Only one stretch of the data below is wanted: the lines from the one with "addr_ff <= lo_addr;" through the one with "(addr_ff == end_ff) begin", repeated exactly.
─── Supplied information ───
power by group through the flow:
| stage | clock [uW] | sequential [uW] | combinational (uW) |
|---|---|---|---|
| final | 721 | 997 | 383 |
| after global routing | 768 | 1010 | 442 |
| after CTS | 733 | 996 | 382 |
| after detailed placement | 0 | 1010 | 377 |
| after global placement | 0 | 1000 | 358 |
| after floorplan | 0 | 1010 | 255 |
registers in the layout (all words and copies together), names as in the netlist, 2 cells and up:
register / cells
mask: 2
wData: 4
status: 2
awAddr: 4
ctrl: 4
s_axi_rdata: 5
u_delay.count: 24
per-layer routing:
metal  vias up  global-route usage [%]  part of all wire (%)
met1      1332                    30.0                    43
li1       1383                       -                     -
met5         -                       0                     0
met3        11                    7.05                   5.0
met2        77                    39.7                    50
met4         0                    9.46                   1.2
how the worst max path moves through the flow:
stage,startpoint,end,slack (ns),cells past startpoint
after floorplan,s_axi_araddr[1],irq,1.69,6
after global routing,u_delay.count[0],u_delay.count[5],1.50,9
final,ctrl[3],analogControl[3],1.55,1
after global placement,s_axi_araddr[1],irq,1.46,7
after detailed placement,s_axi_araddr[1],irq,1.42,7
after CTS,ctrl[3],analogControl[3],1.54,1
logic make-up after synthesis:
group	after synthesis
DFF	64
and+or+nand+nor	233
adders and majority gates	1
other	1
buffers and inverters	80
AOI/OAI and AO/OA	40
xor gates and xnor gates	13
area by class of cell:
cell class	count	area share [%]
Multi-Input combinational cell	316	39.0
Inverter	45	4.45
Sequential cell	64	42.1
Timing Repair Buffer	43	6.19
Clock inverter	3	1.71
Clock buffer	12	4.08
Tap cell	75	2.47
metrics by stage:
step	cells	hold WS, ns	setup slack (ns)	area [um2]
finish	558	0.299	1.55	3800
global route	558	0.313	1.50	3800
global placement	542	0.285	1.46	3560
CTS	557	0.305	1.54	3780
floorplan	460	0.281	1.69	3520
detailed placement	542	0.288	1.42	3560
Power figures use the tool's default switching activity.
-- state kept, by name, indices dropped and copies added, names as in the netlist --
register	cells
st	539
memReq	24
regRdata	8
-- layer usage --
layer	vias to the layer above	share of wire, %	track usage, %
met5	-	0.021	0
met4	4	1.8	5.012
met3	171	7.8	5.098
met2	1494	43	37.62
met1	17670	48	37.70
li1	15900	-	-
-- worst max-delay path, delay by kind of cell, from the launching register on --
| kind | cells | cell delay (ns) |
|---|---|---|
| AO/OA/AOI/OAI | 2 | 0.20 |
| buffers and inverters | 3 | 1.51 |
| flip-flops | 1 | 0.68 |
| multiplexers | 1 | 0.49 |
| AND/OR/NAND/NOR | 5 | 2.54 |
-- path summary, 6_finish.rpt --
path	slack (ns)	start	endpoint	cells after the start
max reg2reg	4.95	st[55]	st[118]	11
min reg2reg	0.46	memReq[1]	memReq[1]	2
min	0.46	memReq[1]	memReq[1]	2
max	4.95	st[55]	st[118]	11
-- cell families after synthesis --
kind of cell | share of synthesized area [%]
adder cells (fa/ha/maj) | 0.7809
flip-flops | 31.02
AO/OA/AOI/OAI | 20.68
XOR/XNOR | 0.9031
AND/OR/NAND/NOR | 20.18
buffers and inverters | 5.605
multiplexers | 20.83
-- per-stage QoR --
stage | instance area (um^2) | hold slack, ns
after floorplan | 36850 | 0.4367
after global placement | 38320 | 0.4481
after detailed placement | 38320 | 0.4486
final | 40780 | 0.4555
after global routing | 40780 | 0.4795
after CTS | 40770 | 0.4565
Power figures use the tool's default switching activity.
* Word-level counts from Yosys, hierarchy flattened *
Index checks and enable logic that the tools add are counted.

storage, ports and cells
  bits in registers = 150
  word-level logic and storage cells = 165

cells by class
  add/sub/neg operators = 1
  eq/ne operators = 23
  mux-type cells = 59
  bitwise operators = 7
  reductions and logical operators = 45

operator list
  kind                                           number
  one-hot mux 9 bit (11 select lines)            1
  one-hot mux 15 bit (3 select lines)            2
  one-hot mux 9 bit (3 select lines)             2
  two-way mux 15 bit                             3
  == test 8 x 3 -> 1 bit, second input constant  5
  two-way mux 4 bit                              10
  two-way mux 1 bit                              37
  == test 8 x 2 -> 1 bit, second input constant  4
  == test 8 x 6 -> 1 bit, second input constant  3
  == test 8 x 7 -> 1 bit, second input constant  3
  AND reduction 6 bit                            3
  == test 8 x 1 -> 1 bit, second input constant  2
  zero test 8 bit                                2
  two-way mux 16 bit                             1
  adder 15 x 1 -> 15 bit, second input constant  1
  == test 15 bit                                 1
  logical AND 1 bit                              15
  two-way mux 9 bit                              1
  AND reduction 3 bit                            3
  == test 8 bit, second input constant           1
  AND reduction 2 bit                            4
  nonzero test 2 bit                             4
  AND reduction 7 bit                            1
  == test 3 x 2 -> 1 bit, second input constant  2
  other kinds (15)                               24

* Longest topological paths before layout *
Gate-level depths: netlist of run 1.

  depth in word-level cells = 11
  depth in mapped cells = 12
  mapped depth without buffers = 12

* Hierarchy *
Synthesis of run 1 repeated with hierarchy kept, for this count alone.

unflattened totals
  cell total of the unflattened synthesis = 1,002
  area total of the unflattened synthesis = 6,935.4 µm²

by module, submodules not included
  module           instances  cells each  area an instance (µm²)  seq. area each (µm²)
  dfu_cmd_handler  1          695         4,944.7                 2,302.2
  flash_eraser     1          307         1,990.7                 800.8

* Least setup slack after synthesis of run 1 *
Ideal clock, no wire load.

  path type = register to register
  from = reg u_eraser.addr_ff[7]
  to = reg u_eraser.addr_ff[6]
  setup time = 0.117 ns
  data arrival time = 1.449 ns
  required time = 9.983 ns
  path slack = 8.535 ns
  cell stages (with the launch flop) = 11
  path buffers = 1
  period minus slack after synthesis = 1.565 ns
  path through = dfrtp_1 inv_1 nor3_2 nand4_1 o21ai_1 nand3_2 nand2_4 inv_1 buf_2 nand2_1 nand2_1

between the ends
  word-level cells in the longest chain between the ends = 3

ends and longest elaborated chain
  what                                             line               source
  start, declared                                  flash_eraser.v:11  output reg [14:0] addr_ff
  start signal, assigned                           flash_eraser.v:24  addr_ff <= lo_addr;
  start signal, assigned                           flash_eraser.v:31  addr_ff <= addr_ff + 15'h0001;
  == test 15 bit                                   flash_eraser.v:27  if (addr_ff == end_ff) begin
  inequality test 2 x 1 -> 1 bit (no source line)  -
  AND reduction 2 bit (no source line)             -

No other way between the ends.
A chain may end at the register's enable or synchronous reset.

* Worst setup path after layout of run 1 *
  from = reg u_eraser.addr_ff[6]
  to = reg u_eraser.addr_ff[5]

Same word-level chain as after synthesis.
───
Task solution =
  start signal, assigned                           flash_eraser.v:24  addr_ff <= lo_addr;
  start signal, assigned                           flash_eraser.v:31  addr_ff <= addr_ff + 15'h0001;
  == test 15 bit                                   flash_eraser.v:27  if (addr_ff == end_ff) begin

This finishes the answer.